Policies included in the Medical Policy Manual are not intended to certify coverage availability. They are medical determinations about a particular technology, service, drug, etc. While a policy or technology may be medically necessary, it could be excluded in a member's benefit plan. Please check with the appropriate claims department to determine if the service in question is a covered service under a particular benefit plan. Use of the Medical Policy Manual is not intended to replace independent medical judgment for treatment of individuals. The content on this Web site is not intended to be a substitute for professional medical advice in any way.
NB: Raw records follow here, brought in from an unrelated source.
File: design.v
module Slave_2 #(
  parameter                     ADD_WIDTH = 9,
  parameter                     WIDTH = 32
)(
  input                         Pclk,
  input                         Presetn,
  input                         Psel,
  input                         Penable,
  input                         Pwrite,
  input [WIDTH / 8 - 1 : 0]     Pstrb,
  input [ADD_WIDTH - 2 : 0]     Paddr,
  input [WIDTH - 1 : 0]         Pwdata,
  output reg [WIDTH - 1 : 0]    Prdata,
  output  Pready
);
  localparam DEPTH = 2 ** (ADD_WIDTH - 1);
  reg [1 : 0] count;
  reg [WIDTH - 1 : 0] mem [0 : DEPTH - 1];
  always @(posedge Pclk) begin
    if(!Presetn)
      Prdata <= 'b0;
    else begin
          if(Psel && Penable && count == 3) begin
            if(!Pwrite)
              Prdata <=  mem[Paddr];
          end
          else begin
            Prdata <= 'b0;
          end
    end
  end
  always @(posedge Pclk) begin
    if(Psel && Penable && count == 3) begin
      if(Pwrite) begin
        if(Pstrb[0] == 1'b1) mem[Paddr][7:0]   <= Pwdata[7:0];
        if(Pstrb[1] == 1'b1) mem[Paddr][15:8]  <= Pwdata[15:8];
        if(Pstrb[2] == 1'b1) mem[Paddr][23:16] <= Pwdata[23:16];
        if(Pstrb[3] == 1'b1) mem[Paddr][31:24] <= Pwdata[31:24];
      end
    end
  end
  always @(posedge Pclk) begin
    if(!Presetn)
      count <= 'b0;
    else begin
      if(Psel && Penable)
        count <= count + 1'b1;
      else
        count <= 'b0;
    end
  end
  assign Pready = Psel && Penable && count == 3;
endmodule
[./design.v]
module Mux #(
  parameter WIDTH = 32,
  parameter SLAVE_COUNT = 2
)(
  input      [SLAVE_COUNT-1:0]     sel,
  input      [WIDTH-1:0]           a,
  input      [WIDTH-1:0]           b,
  output reg [WIDTH-1:0]           y
);
  always @(sel, a, b) begin
    case(sel)
      2'b01   : y = a;
      2'b10   : y = b;
      default : y = a;
    endcase
  end 
endmodule
[./run.sh]
#!/bin/bash
# OpenROAD 26Q1-2900-gdf79404cd8, Yosys 0.63+post, stock flow scripts
make -C /OpenROAD-flow-scripts/flow DESIGN_CONFIG=/design/flow/config.mk WORK_HOME=/design/flow/orfs finish
[./config.mk]
export PLATFORM = sky130hd
export DESIGN_NAME = Mux
export DESIGN_NICKNAME = Mux
export VERILOG_FILES = /design/flow/design.v
export SDC_FILE = /design/flow/constraint.sdc
export NUM_CORES = 4
export LEC_CHECK = 1
export CORE_AREA = 10 10 71 71
export DIE_AREA = 0 0 81 81
[./constraint.sdc]
current_design Mux

set clk_period 3.8
set clk_io_pct 0.2

create_clock -name clk0 -period $clk_period

set non_clock_inputs [all_inputs -no_clocks]
set_input_delay [expr $clk_period * $clk_io_pct] -clock clk0 $non_clock_inputs
set_output_delay [expr $clk_period * $clk_io_pct] -clock clk0 [all_outputs]
==> results_dict.tcl <==
# place-and-route summary
set metrics [dict create \
    run_status "finished clean" \
    finalSetupViolations 0 \
    syn_area_per_cell_um2 15.1 \
    timing.final.hold_violations 0 \
    hp-start "a[23]" \
    layout_top_cell_excl_fill_tap "sky130_fd_sc_hd__clkdlybuf4s50_1" \
    critical_path.most_common_cell "sky130_fd_sc_hd__clkdlybuf4s50_1" \
    port_buffers 98 \
    die_y_um 81 \
    overflow 0 \
    post_cts_resize_count 0 \
    cts_hold_buf 0 \
    wl_per_cell_um 14.1 \
    number_of_global_route_vias_before_repair 682 \
    power.switching_fraction_pct 17.1 \
    maxCapViolCount 0 \
    cp_cell_sequence "clkdlybuf4s50_1, nor2b_4, buf_12, mux2_2, clkdlybuf4s50_1" \
    log.warning_count 32 \
    grt_setup_unrepaired "no" \
    path_delay_family "buffers and inverters" \
    worst_slew_pin_slew_ns 0.235 \
    area_growth_pct 177 \
    detail-route-antenna-nets 0 \
    placedInstanceArea_um2 1550 \
    grt_pass1_wl_um 3440 \
    fillerInstances 342 \
    path_buffers 3 \
    yosys.stat.chipArea_um2 558 \
    seqCellArea_um2 0 \
    postCtsSetupBuffers 0 \
    floorplan.die_area_um2 6560 \
    grt_max_degree 33 \
    dr_total_vias 672 \
    whs_path_depth 3 \
    rows 22 \
    slew_viols_final 0 \
    flops 0 \
    antennaDiodeCount 0 \
    power_frac_comb_pct 100.0 \
    core_util_floorplan_pct 15.4 \
    synth.distinct_cells 5 \
    min_period_over_period_pct 83.4 \
    post-route-cell-area_um2 1550 \
    power_report.internal_total_mw 0.142 \
    fp.coreArea_um2 3630 \
    dpl.hpwl_um 2330 \
    drc 0 \
    cellPowerDensity_nw_per_um2 110 \
    comb_area_um2 487 \
    startpoint_type "primary input" \
    wirelength_um 2550 \
    yosysWarningCount 1 \
    nClkBuffers 0 \
    path_depth 5 \
    post_synth_inst_count 37 \
    net-switching-power_mw 0.0292 \
    power_frac_seq_pct 0 \
    yosysCellCount 37 \
    layout.cells.most_common_list "sky130_fd_sc_hd__clkdlybuf4s50_1 (98), sky130_fd_sc_hd__mux2_4 (30), sky130_fd_sc_hd__mux2_2 (2)" \
    drt-pass1-iter-count 2 \
    initial_antenna_violation_count 0 \
    fmaxAchievable_ghz 0.316 \
    min_cycle_time_layout_ns 3.17 \
    die_x_extent_um 81 \
    design.portCount 98 \
    worstPathArrival_ns 2.41 \
    initialDrtViolationCount 2 \
    critPathMaxFanout 32 \
    timing.max_slew.rel_slack_pct 84.3 \
    endpoint_type_of_the_worst_setup_path "output port" \
    place.gp.congestion 0.777 \
    leakagePower_nw 0.631 \
    startpoint "sel[1]" \
    sequential_element_share_of_the_synthesized_area_pct 0 \
    drive_above_1_share_pct 25.8 \
    clockPowerShare_pct 0 \
    timing.critical_path.required_ns 3.04 \
    totalNegativeSetupSlack_ns 0 \
    synthesis.area_um2 558 \
    critical-path-slowest-cell "sky130_fd_sc_hd__clkdlybuf4s50_1" \
    holdCritPathClass "primary input to output port" \
    max_ir_drop_vdd_mv 0.0577 \
    worst_path_largest_cell_delay_ns 0.45 \
    timing.setup.critical_path_class "primary input to output port" \
    grt_use_total_pct 6.33 \
    vias_per_cell 3.73 \
]
[synth_stat cells]
| cell | instances | area [µm²] |
|---|---|---|
| sky130_fd_sc_hd__nor2b_4 | 1 | 13.8 |
| sky130_fd_sc_hd__mux2_2 | 2 | 22.5 |
| sky130_fd_sc_hd__buf_12 | 3 | 60.1 |
| sky130_fd_sc_hd__mux2_4 | 30 | 450 |
| sky130_fd_sc_hd__buf_6 | 1 | 11.3 |
[power groups by stage]
stage	clock (mW)	combinational [mW]	sequential [mW]
after CTS	0	0.174	0
after global routing	0	0.181	0
final	0	0.171	0
[routing by layer]
| layer | wire, µm | part of all wire (%) | vias up | track usage, % |
|---|---|---|---|---|
| met2 | 1220 | 48 | 55 | 10.5 |
| met4 | 0 | 0 | 0 | 0 |
| met1 | 942 | 37 | 288 | 7.78 |
| li1 | - | - | 329 | - |
| met5 | 0 | 0 | - | 0 |
| met3 | 382 | 15 | 0 | 3.01 |
[cells by family (layout without fill, tap and decap cells)]
| group | after synthesis | after routing | synth area share (%) |
|---|---|---|---|
| buffers and inverters | 4 | 99 | 12.8 |
| and+or+nand+nor | 1 | 1 | 2.47 |
| muxes | 32 | 32 | 84.8 |
[through the flow]
step	cells	power, mW	utilization, %	hold WS, ns	worst slack, ns
6_report	180	0.171	42.6	2.55	0.632
2_1_floorplan	37	0.0553	-	1.62	1.62
3_5_place_dp	180	0.173	42.6	2.56	0.624
4_1_cts	180	0.174	42.6	2.56	0.622
3_3_place_gp	180	0.172	42.6	2.56	0.641
5_1_grt	180	0.181	42.6	2.56	0.591
[path summary, 6_finish.rpt]
| check | end | slack [ns] |
|---|---|---|
| max | y[29] | 0.63 |
| min | y[23] | 2.55 |
[cell type report]
class              count  share of cell area, %
well taps             48                   3.88
repair buffers        99                   64.7
multi-input cells     33                   31.4
Power is estimated from default activity; no workload was simulated.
Always seek the advice of your physician or other qualified health care provider if you have questions regarding a medical condition or treatment.

Pharmaceutical Decision Support Tree

Octreotide (Sandostatin® and Sandostatin LAR® Depot)
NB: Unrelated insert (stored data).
$ cat design/flow/design.v
`timescale 1ns / 1ps
module uart_transmitter(
    input wire clk,            
    input wire rst,            
    input wire tx_start,       
    input wire tx_clk_en,      
    input wire [7:0] tx_data,  
    output reg tx_line,        
    output wire tx_busy        
);
    localparam IDLE  = 2'b00;
    localparam START = 2'b01;
    localparam DATA  = 2'b10;
    localparam STOP  = 2'b11;
    reg [1:0] state = IDLE;            
    reg [2:0] bit_index = 3'd0;        
    reg [7:0] tx_shift_reg = 8'd0;     
    always @(posedge clk) begin
        if (rst) begin
            state <= IDLE;
            tx_line <= 1'b1;   
            bit_index <= 3'd0;
            tx_shift_reg <= 8'd0;
        end
        else begin
            case (state)
                IDLE: begin
                    tx_line <= 1'b1;   
                    if (tx_start) begin
                        state <= START;
                        tx_shift_reg <= tx_data;   
                        bit_index <= 3'd0;
                    end
                end
                START: begin
                    if (tx_clk_en) begin
                        tx_line <= 1'b0;   
                        state <= DATA;
                    end
                end
                DATA: begin
                    if (tx_clk_en) begin
                        tx_line <= tx_shift_reg[bit_index];   
                        if (bit_index == 3'd7)
                            state <= STOP;
                        else
                            bit_index <= bit_index + 1'b1;
                    end
                end
                STOP: begin
                    if (tx_clk_en) begin
                        tx_line <= 1'b1;   
                        state <= IDLE;
                    end
                end
                default: begin
                    state <= IDLE;
                    tx_line <= 1'b1;
                end
            endcase
        end
    end
    assign tx_busy = (state != IDLE);
endmodule
$ cat design/flow/constraint.sdc
current_design uart_transmitter

set clk_period 3.2
set clk_io_pct 0.2

create_clock -name clk0 -period $clk_period [get_ports {clk}]

set non_clock_inputs [all_inputs -no_clocks]
set_input_delay [expr $clk_period * $clk_io_pct] -clock clk0 $non_clock_inputs
set_output_delay [expr $clk_period * $clk_io_pct] -clock clk0 [all_outputs]
$ cat design/flow/config.mk
export PLATFORM = sky130hd
export DESIGN_NAME = uart_transmitter
export DESIGN_NICKNAME = uart_transmitter
export VERILOG_FILES = /design/flow/design.v
export SDC_FILE = /design/flow/constraint.sdc
export NUM_CORES = 4
export LEC_CHECK = 1
export CORE_AREA = 10 10 88 88
export DIE_AREA = 0 0 98 98
$ cat design/flow/run.sh
#!/bin/bash
# OpenROAD 26Q1-2900-gdf79404cd8, Yosys 0.63+post, stock flow scripts
make -C /OpenROAD-flow-scripts/flow DESIGN_CONFIG=/design/flow/config.mk WORK_HOME=/design/flow/orfs finish
==> Changelog: implementation <==
## Implementation

- Status: complete, no violations
- Final setup viols: 0
- Drt pass-1 iters: 4
- Comb pwr share: 44.3%
- Routed WL: 1.70 mm
- Most frequent logic cell in the layout: dfxtp_1
- I/O Buffers: 13
- Pin slew with the least headroom to its limit: 0.573 ns
- Sequential cell area fraction in the yosys report: 36.2%
- DRT antenna net count: 0
- CP endpoint: tx_busy
- Routed vias: 644
- Clock share of power: 23.3%
- Overall power: 0.738 mW
- CTS tree: built
- Crit share post-route: 71.6%
- Maximum Capacitance Violations: 0
- Slew HR: 61.7%
- Cell area after synthesis: 774 sq um
- PwrDens: 719 mW/mm^2
- RSZ-0062 raised after global routing: false
- Clock slew at reported path FFs: 0.06 ns
- Avg Inst Size Synth: 8.61 sq um
- Core Area: 0.00592 sq mm
- Largest net degree at the start of global routing: 16
- Die Ht: 98 um
- Floorplan Utilization: 13.1%
- Min Tclk post-route: 2.29 ns
- Non-Filler Instances: 178
- First-pass GRT wire length: 2.86 mm
- Antenna violations before repair: 0
- Ys Warns: 1
- Peak supply drop: 287 uV
- Startpoint types: flop
- Post-Syn Instances: 90
- Reg2Reg Capture Point: state[1]
- P_int: 0.476 mW
- Crit path launch: state[0]
- Die Wd: 98 um
- Num rows: 28
- Post-CTS Resized: 0
- Layout cell share with drive strength beyond 1: 6.80%
- Vias in the first global route: 614
- Chip area line of the yosys report: 774 sq um
- Post-route DRC: 0
- Design area: 0.00103 sq mm
- Psw: 0.262 mW
- Htree depth: 1
- Total track usage: 3.43%
- Placed Area: 972 sq um
- Yosys top cell area share: 36.2%
- Tool warnings: 29
- Post-synth regs: 14
- HP Class: reg2reg
- R2R setup slack: 1.33 ns
- Synth cell types: 26
- CP max FO: 13
- Finished Core Util: 17.3%
- Wire per inst: 9.53 um
- # IOs: 14
- Max-slew violation count: 0
- Yosys Instances: 90
- DP Cell Count: 174
- Fmax: 436 MHz
- Setup Buffers After CTS: 0
- DP Wirelength: 1.28 mm
- Switching part of the total power: 35.6%
- Skew-Pair Late Insertion Delay: 0.24 ns
- Top Layout Cells: dfxtp_1 (14), nand2_1 (13), clkdlybuf4s50_1 (13)
- Clock Path Buffers: 2
- GPL Wtd Cong: 0.785
- Ant diodes: 0
- Crit path DAT: 1.65 ns
- Final Hold Violating Endpoints: 0
- CP endpoint kind: output pin
- PnR worst setup slack: 0.909 ns
- DIE AREA: 0.00960 sq mm
- Leakage: 0.380 nW
- Gr ovfl total: 0
- CTS Buf Count: 3
- Largest area contributor in the netlist: dfxtp_1
- Worst R2R Path Depth: 6
- Sequential power share: 32.5%
- Pre-CTS setup slack: 0.942 ns
- Main area contributors: dfxtp_1 (36%), ha_1 (11%), mux2i_1 (7.8%), a21oi_1 (7.1%), nand2_1 (6.3%)
- Vias per cell: 3.62
- Crit Path Category: reg2out
- Clk root buf: clkbuf_8
- Max Clock Skew: 0.00269 ns
- CTS Sinks: 14
- Worst r2r src: state[0]
- Hold WS: 0.455 ns
- Area Overhead vs Synth: 32.6%
- DRT iter0 DRCs: 38
- Hold-fix buffers at CTS: 0
- Worst EP required: 2.56 ns
- Max reg flops: 8
- Final setup TNS: 0 ns
## cells in the mapped netlist
master	number
o21ai_0	1
nor2b_1	2
nor4_2	1
mux4_2	1
and2_1	2
buf_1	1
nand3_1	8
dfxtp_1	14
a221o_1	1
buf_6	1
a211oi_1	1
inv_1	4
nor3_1	1
buf_4	1
nor4_1	2
mux2i_1	6
ha_1	7
clkbuf_1	1
nand2b_1	1
nand3b_1	1
nor3b_1	1
a21oi_1	11
nor2_1	6
a21boi_1	1
o21ba_2	1
nand2_1	13
## routing by layer
metal / part of all wire (%) / vias up / track usage, %
met4: 0.77 / 0 / 0.336
met5: 0 / - / 0
li1: - / 339 / -
met1: 54 / 284 / 4.74
met3: 5.6 / 2 / 1.14
met2: 40 / 19 / 5.23
## layout make-up
cell class	instances	area [sq um]
multi-input cells	68	453
fillers	642	4890
flip-flops and latches	14	280
repair buffers	13	130
well taps	75	93.8
clock buffers	4	55.1
inverters	4	15.0
## worst min path at each step
stage         depth (start not counted)       startpoint              end  slack, ns
global route                          2  tx_shift_reg[5]  tx_shift_reg[5]       0.47
CTS                                   2  tx_shift_reg[2]  tx_shift_reg[2]       0.46
finish                                2  tx_shift_reg[1]  tx_shift_reg[1]       0.45
## power groups by stage
stage     Clock [mW]  Combinational [mW]  Sequential (mW)
4_1_cts        0.175               0.333            0.240
5_1_grt        0.184               0.370            0.246
6_report       0.172               0.327            0.240
## worst max-delay path, stage by stage (launching register included)
cell and delay [ns]:
dfxtp_1 0.38, inv_1 0.10, ha_1 0.36, inv_1 0.10, clkdlybuf4s50_1 0.47
## logic make-up after synthesis
group           Yosys count  share of synthesized area (%)
simple gates             38                           24.2
compound gates           16                           12.3
flops                    14                           36.2
buf+inv                   8                           5.33
mux                       7                           10.7
fa+ha+maj                 7                           11.3
No activity file was given, so power comes from the tool's default toggle rates.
  1. Is the requested medication being used to treat hepatocellular carcinoma?

If yes, this does not meet medical necessity and/or medical appropriateness criteria

If no, go to question #2

  1. Is the agent being used for the reduction of growth hormone, and IGF-I (insulin-like growth factor I or somatomedin C) blood levels associated with acromegaly with ANY ONE of the following?

If yes, this satisfies medical necessity and medical appropriateness criteria

If no, go to question #3

  1. Is the agent being used for the treatment of severe diarrhea and facial flushing episodes associated with metastatic carcinoid tumors?

If yes, this satisfies medical necessity and medical appropriateness criteria

If no, go to question #4

  1. Is the agent being used for the treatment of profuse watery diarrhea associated with vasoactive intestinal polypeptide tumors (VIPomas)?

If yes, this satisfies medical necessity and medical appropriateness criteria

If no, go to question #5

  1. Is the agent being used for the treatment of acute life-threatening hypotension associated with carcinoid crisis during induction of anesthesia?

If yes, this satisfies medical necessity and medical appropriateness criteria

If no, go to question #6

  1. Is the agent being used for the prevention of carcinoid crisis precipitated by anesthesia, surgery, initiation of chemotherapy, or infection in individuals with metastatic carcinoid tumors?

If yes, this satisfies medical necessity and medical appropriateness criteria

If no, go to question #7

  1. Is the agent being used for preoperative management of insulinomas to stabilize glucose level?

If yes, this satisfies medical necessity and medical appropriateness criteria

If no, go to question #8

  1. Is the agent being used for preoperative treatment to stabilize glucagonomas?

If yes, this satisfies medical necessity and medical appropriateness criteria

If no, this does not meet medical necessity and/or medical appropriateness criteria

This document has been classified as public information.